Apparently, SpaceX founder Elon Musk may have even bigger plans for its Mars 2018 goal. The company recently partnered with NASA for the project.
Quartz reported that the private-owned company's well-funded and veteran engineers combined with its dreams of a Mars landing in the next two years is definitely a unique mix. Moreover, SpaceX has a "stealthier goal," too.
Last month, the company was successfully able to land a rocket at sea. This is believed to be a step forward with regards to being able to land on Martian soil without parachutes, airbags or "skycranes" but with rockets alone.
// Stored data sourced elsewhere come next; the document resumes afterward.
==> config.mk <==
export PLATFORM = sky130hd
export DESIGN_NAME = pao_adc_port
export DESIGN_NICKNAME = d
export VERILOG_FILES = /design/src/pkg/pao_pkg.sv /design/src/core/pao_adc_port.sv /design/src/core/pao_out_buf.sv
export VERILOG_INCLUDE_DIRS = /design/src /design/src/pkg
export SDC_FILE = /design/constraint.sdc
export NUM_CORES = 1
export LEC_CHECK = 0
export ABC_CLOCK_PERIOD_IN_PS = 4000
export BUFFER_PORTS_ARGS = -buffer_cell sky130_fd_sc_hd__buf_4
export CAP_MARGIN = 20
export CORE_MARGIN = 1.5
export CORE_UTILIZATION = 55
export CTS_CLUSTER_DIAMETER = 100
export DETAILED_ROUTE_END_ITERATION = 8
export GPL_TIMING_DRIVEN = 1
export PLACE_DENSITY = 0.76
export SYNTH_ARGS = -nofsm -noshare
export SYNTH_HDL_FRONTEND = slang
export SYNTH_SLANG_ARGS = --single-unit
==> constraint.sdc <==
create_clock -name mclk -period 4 [get_ports mclk]
set_input_delay 0.4 -clock mclk [delete_from_list [all_inputs] [get_ports mclk]]
set_output_delay 0.4 -clock mclk [all_outputs]
set_load 0.01 [all_outputs]
`config.mk`:
```
export PLATFORM = sky130hd
export DESIGN_NAME = fcad_decoder
export DESIGN_NICKNAME = d
export VERILOG_FILES = /design/src/hw/fcad_pkg.sv /design/src/hw/fcad_decoder.sv
export SDC_FILE = /design/constraint.sdc
export NUM_CORES = 1
export LEC_CHECK = 0
export ABC_AREA = 1
export BUFFER_PORTS_ARGS = -buffer_cell sky130_fd_sc_hd__buf_2
export CORE_UTILIZATION = 57
export CTS_BUF_LIST = sky130_fd_sc_hd__clkbuf_4 sky130_fd_sc_hd__clkbuf_8
export CTS_CLUSTER_DIAMETER = 60
export CTS_CLUSTER_SIZE = 16
export DETAILED_ROUTE_END_ITERATION = 7
export PLACE_DENSITY = 0.85
export SYNTH_ARGS = -nofsm -noshare
export SYNTH_HDL_FRONTEND = slang
export SYNTH_SLANG_ARGS = --single-unit
export TNS_END_PERCENT = 20
```
`constraint.sdc`:
```
create_clock -name clk_sys -period 4 [get_ports clk_sys]
set_input_delay 0.6 -clock clk_sys [delete_from_list [all_inputs] [get_ports clk_sys]]
set_output_delay 0.6 -clock clk_sys [all_outputs]
set_load 0.03 [all_outputs]
```
==> config.mk <==
export PLATFORM = sky130hd
export DESIGN_NAME = dsr_rx
export DESIGN_NICKNAME = d
export VERILOG_FILES = /design/src/hw/dsr_pkg.sv /design/src/hw/dsr_baud_div.sv /design/src/hw/dsr_rx.sv
export SDC_FILE = /design/constraint.sdc
export NUM_CORES = 1
export LEC_CHECK = 0
export ABC_AREA = 1
export BUFFER_PORTS_ARGS = -buffer_cell sky130_fd_sc_hd__buf_2
export CORE_ASPECT_RATIO = 1.4
export CORE_MARGIN = 8
export CORE_UTILIZATION = 50
export DETAILED_ROUTE_END_ITERATION = 7
export PLACE_DENSITY_LB_ADDON = 0.08
export SLEW_MARGIN = 20
export SYNTH_ARGS = -nofsm -noshare
export SYNTH_HDL_FRONTEND = slang
export SYNTH_SLANG_ARGS = --single-unit
==> constraint.sdc <==
create_clock -name pclk -period 3.3 [get_ports pclk]
set_input_delay 0 -clock pclk [delete_from_list [all_inputs] [get_ports pclk]]
set_output_delay 0 -clock pclk [all_outputs]
set_load 0.03 [all_outputs]
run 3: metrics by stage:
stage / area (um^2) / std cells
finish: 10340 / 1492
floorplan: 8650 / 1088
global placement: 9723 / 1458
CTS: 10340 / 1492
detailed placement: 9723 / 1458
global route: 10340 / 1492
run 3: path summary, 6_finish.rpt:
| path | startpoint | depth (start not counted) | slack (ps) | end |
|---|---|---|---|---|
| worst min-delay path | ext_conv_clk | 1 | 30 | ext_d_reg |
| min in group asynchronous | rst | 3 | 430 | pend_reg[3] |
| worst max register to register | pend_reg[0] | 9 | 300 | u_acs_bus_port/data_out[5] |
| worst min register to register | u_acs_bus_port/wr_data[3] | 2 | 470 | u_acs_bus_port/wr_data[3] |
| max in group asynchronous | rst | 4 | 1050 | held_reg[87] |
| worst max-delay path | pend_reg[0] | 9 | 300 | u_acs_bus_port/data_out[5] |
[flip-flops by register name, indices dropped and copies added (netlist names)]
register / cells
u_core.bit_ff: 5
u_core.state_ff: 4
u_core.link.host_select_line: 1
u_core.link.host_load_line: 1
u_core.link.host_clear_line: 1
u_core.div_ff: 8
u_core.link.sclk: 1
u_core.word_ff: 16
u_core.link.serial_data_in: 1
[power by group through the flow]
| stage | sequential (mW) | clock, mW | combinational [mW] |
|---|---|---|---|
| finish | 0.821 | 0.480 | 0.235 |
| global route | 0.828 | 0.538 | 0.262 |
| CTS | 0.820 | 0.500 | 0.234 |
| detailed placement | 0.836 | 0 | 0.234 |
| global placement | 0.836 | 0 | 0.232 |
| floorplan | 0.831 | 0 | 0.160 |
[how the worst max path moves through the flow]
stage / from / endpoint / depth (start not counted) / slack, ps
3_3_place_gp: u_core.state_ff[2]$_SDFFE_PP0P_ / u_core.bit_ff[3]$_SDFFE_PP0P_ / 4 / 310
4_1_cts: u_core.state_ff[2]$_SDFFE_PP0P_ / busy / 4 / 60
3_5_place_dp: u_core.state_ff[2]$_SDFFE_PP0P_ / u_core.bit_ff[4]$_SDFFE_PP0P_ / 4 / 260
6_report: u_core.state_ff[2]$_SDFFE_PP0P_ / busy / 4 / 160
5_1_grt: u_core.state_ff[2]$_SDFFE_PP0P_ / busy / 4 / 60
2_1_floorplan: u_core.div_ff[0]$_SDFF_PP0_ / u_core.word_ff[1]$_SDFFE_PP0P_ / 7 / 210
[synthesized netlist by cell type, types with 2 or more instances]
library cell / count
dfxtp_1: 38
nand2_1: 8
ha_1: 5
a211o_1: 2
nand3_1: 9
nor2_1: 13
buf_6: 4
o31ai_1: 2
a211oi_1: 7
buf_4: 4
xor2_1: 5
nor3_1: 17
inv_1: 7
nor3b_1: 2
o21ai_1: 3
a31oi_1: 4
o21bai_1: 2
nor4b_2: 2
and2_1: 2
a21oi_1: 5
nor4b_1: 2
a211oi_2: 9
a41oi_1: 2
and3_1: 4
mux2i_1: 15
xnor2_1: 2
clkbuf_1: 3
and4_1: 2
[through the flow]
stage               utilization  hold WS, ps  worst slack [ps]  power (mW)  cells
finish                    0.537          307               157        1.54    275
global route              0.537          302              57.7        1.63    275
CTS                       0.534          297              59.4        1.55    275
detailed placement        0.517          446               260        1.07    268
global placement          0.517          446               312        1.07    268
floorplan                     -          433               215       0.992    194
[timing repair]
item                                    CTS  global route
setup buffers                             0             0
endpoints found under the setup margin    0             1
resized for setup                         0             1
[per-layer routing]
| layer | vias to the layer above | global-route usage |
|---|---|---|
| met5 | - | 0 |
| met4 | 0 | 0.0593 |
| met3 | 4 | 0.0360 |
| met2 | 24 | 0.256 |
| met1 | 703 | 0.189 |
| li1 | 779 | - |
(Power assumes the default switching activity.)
===== config.mk =====
export PLATFORM = sky130hd
export DESIGN_NAME = rsft_seq
export DESIGN_NICKNAME = d
export VERILOG_FILES = /design/src/rsft_pkg.sv /design/src/rsft_seq.sv /design/src/rsft_sync.sv /design/src/rsft_timer.sv
export SDC_FILE = /design/constraint.sdc
export NUM_CORES = 1
export LEC_CHECK = 0
export ABC_AREA = 1
export BUFFER_PORTS_ARGS = -buffer_cell sky130_fd_sc_hd__buf_2
export CAP_MARGIN = 40
export CORE_AREA = 2 2 272 274
export CTS_CLUSTER_SIZE = 14
export DETAILED_ROUTE_END_ITERATION = 8
export DIE_AREA = 0 0 274 276
export GPL_TIMING_DRIVEN = 0
export PLACE_DENSITY = 0.61
export SLEW_MARGIN = 15
export SYNTH_ARGS = -nofsm -noshare
export SYNTH_HDL_FRONTEND = slang
export SYNTH_HIERARCHICAL = 1
export SYNTH_SLANG_ARGS = --single-unit
export TNS_END_PERCENT = 20

===== constraint.sdc =====
create_clock -name core_clk -period 4.6 [get_ports core_clk]
set_input_delay 0.46 -clock core_clk [delete_from_list [all_inputs] [get_ports core_clk]]
set_output_delay 0.46 -clock core_clk [all_outputs]
set_load 0.05 [all_outputs]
The publication added that SpaceX faces a different challenge in making a rocket successfully land on Mars. The Red Planet's gravity is more than twice as strong as the Moon's. This means that a spacecraft needs more help decelerating after it breaches the planet's atmosphere.
Moreover, Mars's atmosphere is much, much thinner than Earth's. SpaceX would need to address that problem and be able to produce a spacecraft that can land safely on the Red Planet.
"The idea, essentially, is to skip the parachute and go right to the rocket," San Martin, a senior engineer at NASA's Jet Propulsion Lab, said. It was said that adding a heat shield to the Dragon space capsule's engines could be used to slow down its high-speed entry to a safe landing on the surface.
Meanwhile, BuzzFeed News reported that NASA has requested Congress for $1.3 billion for the development of its "next jumbo rocket." The Senate Appropriations Committee has approved the request and even added an extra $995 million to build it.
The space rocket is named the Space Launch System (SLS). There are no plans to send astronauts to space yet, until 2023. It also does not have a destination yet.
"The point is to spend money and create jobs the way the Soviet Union did on its rocket design bureaus," NASA Watch's Keith Cowing told the publication. He also deemed the SLS as "a rocket to nowhere."